■ **SOURCE MATERIAL**
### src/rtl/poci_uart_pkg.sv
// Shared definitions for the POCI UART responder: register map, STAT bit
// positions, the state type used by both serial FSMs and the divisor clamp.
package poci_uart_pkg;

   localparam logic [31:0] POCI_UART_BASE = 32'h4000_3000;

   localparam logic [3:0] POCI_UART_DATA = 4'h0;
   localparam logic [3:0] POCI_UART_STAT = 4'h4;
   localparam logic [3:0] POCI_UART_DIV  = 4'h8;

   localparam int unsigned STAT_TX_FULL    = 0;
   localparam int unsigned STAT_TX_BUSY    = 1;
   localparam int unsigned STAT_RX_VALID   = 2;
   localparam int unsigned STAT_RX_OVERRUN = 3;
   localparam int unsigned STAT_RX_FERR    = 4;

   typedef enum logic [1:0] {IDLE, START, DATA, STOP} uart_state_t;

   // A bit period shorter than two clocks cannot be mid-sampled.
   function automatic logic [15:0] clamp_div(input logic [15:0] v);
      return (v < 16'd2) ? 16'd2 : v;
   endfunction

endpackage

■ **WHAT TO DO**
What is needed is an exact copy of the lines from the one containing "localparam logic [31:0]" through the last line of the records above, both included.

■ **ANSWER**
   localparam logic [31:0] POCI_UART_BASE = 32'h4000_3000;

   localparam logic [3:0] POCI_UART_DATA = 4'h0;
   localparam logic [3:0] POCI_UART_STAT = 4'h4;
   localparam logic [3:0] POCI_UART_DIV  = 4'h8;

   localparam int unsigned STAT_TX_FULL    = 0;
   localparam int unsigned STAT_TX_BUSY    = 1;
   localparam int unsigned STAT_RX_VALID   = 2;
   localparam int unsigned STAT_RX_OVERRUN = 3;
   localparam int unsigned STAT_RX_FERR    = 4;

   typedef enum logic [1:0] {IDLE, START, DATA, STOP} uart_state_t;

   // A bit period shorter than two clocks cannot be mid-sampled.
   function automatic logic [15:0] clamp_div(input logic [15:0] v);
      return (v < 16'd2) ? 16'd2 : v;
   endfunction

endpackage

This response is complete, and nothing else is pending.